Centro commerciale Peschiera, Massimo Gatti: “Città assediata per colpa di scelte sciagurate. Solo il PRC e i comitati locali da sempre contro”

Milano, 25 novembre 2011. In merito all’apertura del nuovo centro commerciale di Peschiera Borromeo, il Capogruppo in Provincia di Milano per Lista civica un’Altra Provincia-Prc-Pdci, Massimo Gatti, dichiara: 

“Le scene apocalittiche che abbiamo visto ieri a Peschiera per l’apertura dell’ennesimo centro commerciale, non sono il frutto del caso o di un fenomeno naturale: la realizzazione di una inutile struttura su un terreno un tempo agricolo, in una posizione nodale per la mobilità di Peschiera e della Paullese, è frutto di scelte sciagurate di ben tre amministrazioni comunali di diverso colore politico che si sono succedute dal 1998 ad oggi. Ora è ipocrita gridare alla “follia” soltanto perché il disastro annunciato si è materializzato! Le lacrime da coccodrillo non servono sicuramente ai cittadini assediati da migliaia di persone alla caccia del grande affare, né alle forze dell’ordine costrette a mettere una pezza all’emergenza viabilistica. Ora bisogna intervenire immediatamente sulla sicurezza della viabilità con interventi urgenti.

Soltanto Rifondazione Comunista e i comitati locali di Peschiera si sono sempre opposti alla realizzazione di questo scempio urbanistico dannoso per il commercio locale, per l’ambiente e per la viabilità.

Ora è necessario non abbassare la guardia, perché gli stessi che hanno affossato Peschiera con questo disastro urbanistico, sono in azione a livello provinciale, regionale e nazionale con nuove speculazioni, inutili autostrade, taglieggiando, invece, il trasporto pubblico locale e qualsiasi prolungamento delle metropolitane in queste zone. Infatti hanno respinto tutte le proposte ragionevoli per lo sviluppo del trasporto pubblico locale che ho avanzato in Consiglio provinciale sostenendo, ad esempio, le proposte dei comitati NO TEM-SI METRO.

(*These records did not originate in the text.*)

Source: an optimization exercise on an open RTL-to-GDS flow (aim: small area). Production flows keep margins and buffers that such runs may drop. Only simulation tests tie the RTL to the original design; equivalence was not proved. Power figures rest on the tool's default switching activity, not on a simulated workload.

Setup of birch:
Design scc_top, start of the top module:
module scc_top
(
    input  logic                    emuclk,
    input  logic                    rst_n,
    input  logic                    i_cs_n,
    input  logic                    i_wr_n,
    input  logic                    i_rd_n,
    input  logic [7:0]              i_addr,
    input  logic [7:0]              i_data,
    output logic [7:0]              o_data,
    output logic signed [MIX_W-1:0] o_sound
);
    logic                            clr;
    logic                            phase;
    logic [NUM_CH-1:0][SAMPLE_W-1:0] play_raw;
    logic [NUM_CH-1:0]               ram_we;
    logic [NUM_CH-1:0][WAVE_DEPTH-1:0] ram_rsel;
    logic [NUM_CH-1:0][WAVE_DEPTH-1:0][SAMPLE_W-1:0] ram_mem;
    logic [NUM_CH-1:0]               ram_rd;
    logic [NUM_CH-1:0][FREQ_W-1:0]   freq;
    logic [NUM_CH-1:0][VOL_W-1:0]    vol;
    logic [NUM_CH-1:0]               enable;
    logic [NUM_CH-1:0]               freq_load;
    logic [NUM_CH-1:0][WAVE_AW-1:0]  play_addr;
    logic [NUM_CH-1:0]               tick;
    logic [NUM_CH-1:0][SAMPLE_W-1:0] samples;
    scc_regs u_regs (
        .emuclk      (emuclk),
  ...
Size: ~970 flip-flops, roughly 39 I/O pins.
Settings: LEC_CHECK=0, ABC_AREA=1, CAP_MARGIN=10, CELL_PAD_IN_SITES_DETAIL_PLACEMENT=1, CORE_MARGIN=2, CORE_UTILIZATION=55, GPL_TIMING_DRIVEN=0, SLEW_MARGIN=10; clock period 15.0 ns.
standard.sh (not shown) runs the stock make flow with config.mk's settings and CLKGATE_MAP_FILE= SYNTH_SCRIPT=/design/flow/synth_recipe.tcl, a recipe that flattens the netlist after the stock synthesis.
==> flow/flow/run.sh <==
#!/bin/bash
# Standard layout (the standard.sh) with these changes:
#  - synthesis (flow/synth.tcl): synth_recipe.tcl unchanged, except that the design's
#    scc_aoi222, scc_aoi22 and scc_xor2 modules are mapped onto the library cells of the same function and ABC maps the rest
#    with an area-oriented script (flow/abc_area.script); adders are left to ABC too,
#    not mapped onto the library's half and full adder cells first;
#  - ports are buffered with the smallest buffer;
#  - the resizer may not use the largest buffers or XOR gates, so long nets get several small buffers;
#  - clock tree synthesis runs without dummy loads and with larger sink clusters.
set -euo pipefail
export MY_WORK_DIR=$(pwd)
export MY_FLOW_DIR=$MY_WORK_DIR/flow
CTS="-sink_clustering_enable -repair_clock_nets -dont_use_dummy_load -sink_clustering_size ${MY_CTS_SIZE:-28} -sink_clustering_max_diameter 100"
DONT_USE="$(sed -n 's/^export DONT_USE_CELLS += //p; /^ *sky130/p' $FLOW_HOME/platforms/sky130hd/config.mk | tr -d '\\' | tr '\n' ' ')"
DONT_USE="$DONT_USE ${MY_DONT_USE-sky130_fd_sc_hd__buf_16 sky130_fd_sc_hd__buf_12 sky130_fd_sc_hd__buf_8 sky130_fd_sc_hd__bufbuf_16 sky130_fd_sc_hd__bufbuf_8 sky130_fd_sc_hd__xor2_4 sky130_fd_sc_hd__xnor2_4 sky130_fd_sc_hd__xor2_2 sky130_fd_sc_hd__xnor2_2}"
bash standard.sh "SYNTH_SCRIPT=$MY_FLOW_DIR/synth.tcl" "CTS_ARGS=$CTS" \
  "BUFFER_PORTS_ARGS=-inputs -outputs -buffer_cell sky130_fd_sc_hd__buf_1" \
  "DONT_USE_CELLS=$DONT_USE" "ADDER_MAP_FILE=" ${MY_MAKE_EXTRA:-} \
  ${STOP_AT:-finish} > "$MY_WORK_DIR/flow_make.log" 2>&1
Other scripts of this flow, unchanged in this note and not shown: flow/flow/abc_area.script, flow/flow/cellmap.v, flow/flow/synth.tcl
Input-level comparison between oak and birch:
==> flow/flow/run.sh <==
#!/bin/bash
# Standard layout (the standard.sh) with these changes:
#  - synthesis (flow/synth.tcl): synth_recipe.tcl unchanged, except that the design's
#    scc_aoi222, scc_aoi22 and scc_xor2 modules are mapped onto the library cells of the same function and ABC maps the rest
#    with an area-oriented script (flow/abc_area.script);
#  - ports are buffered with the smallest buffer;
#  - the resizer may not use the largest buffers or XOR gates, so long nets get several small buffers;
#  - clock tree synthesis runs without dummy loads and with larger sink clusters.
set -euo pipefail
export MY_WORK_DIR=$(pwd)
export MY_FLOW_DIR=$MY_WORK_DIR/flow
CTS="-sink_clustering_enable -repair_clock_nets -dont_use_dummy_load -sink_clustering_size ${MY_CTS_SIZE:-28} -sink_clustering_max_diameter 100"
DONT_USE="$(sed -n 's/^export DONT_USE_CELLS += //p; /^ *sky130/p' $FLOW_HOME/platforms/sky130hd/config.mk | tr -d '\\' | tr '\n' ' ')"
DONT_USE="$DONT_USE ${MY_DONT_USE-sky130_fd_sc_hd__buf_16 sky130_fd_sc_hd__buf_12 sky130_fd_sc_hd__buf_8 sky130_fd_sc_hd__bufbuf_16 sky130_fd_sc_hd__bufbuf_8 sky130_fd_sc_hd__xor2_4 sky130_fd_sc_hd__xnor2_4 sky130_fd_sc_hd__xor2_2 sky130_fd_sc_hd__xnor2_2}"
bash standard.sh "SYNTH_SCRIPT=$MY_FLOW_DIR/synth.tcl" "CTS_ARGS=$CTS" \
  "BUFFER_PORTS_ARGS=-inputs -outputs -buffer_cell sky130_fd_sc_hd__buf_1" \
  "DONT_USE_CELLS=$DONT_USE" ${MY_MAKE_EXTRA:-} \
  ${STOP_AT:-finish} > "$MY_WORK_DIR/flow_make.log" 2>&1
Results
No stage failed in oak, and the final checks on the layout all came back clean.
Looking at total power across birch and oak, the one that comes out lower is birch.
NOTE: number of instances in the placed design in oak exceeds that of birch
Relative to birch, number of placement rows has gone up in oak.
The fmax reported for oak is greater than that of birch by about 9%.

[afterwards: timing with drivers on the ports]
How much do the figures lean on ideal ports? The routed layouts below were timed once more, with nothing changed but the port constraints.
Step 1: set_driving_cell puts a clkbuf_16 on emuclk and a buf_2 on each other input, an assumption about the parent block.
Step 2, shift: input delay + t, output delay - t, t = (earliest + latest rising clock arrival at the registers) / 2. This alone moves slack from input paths to output paths.
Three values: ideal ports, drivers, drivers and shift; two values: the first two.
run	t (ns)	setup WS [ns]	slew at the worst register clock pin (ns)	worst data-port slew with drivers (ns)	pins driven straight from the clock port
birch	0.679	2.021 / 1.981 / 1.981	0.11 / 0.11	0.12	1
oak	0.681	3.126 / 3.077 / 3.077	0.12 / 0.12	0.05	1
After both steps setup and hold are still met in every run listed. The setup slack of oak, which loses most, moves by -0.049 ns with the drivers and by -0.049 ns with both steps.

Oltretutto, proprio alla vigilia della giornata internazionale contro la violenza sulle donne, il nuovo centro commerciale si è fatto riconoscere per una vergognosa pubblicità che ripropone tutti i peggiori stereotipi femminili, utilizzando il corpo della donna come oggetto. Per questo ci uniamo alle tante donne che hanno chiesto la rimozione dei cartelloni pubblicitari”.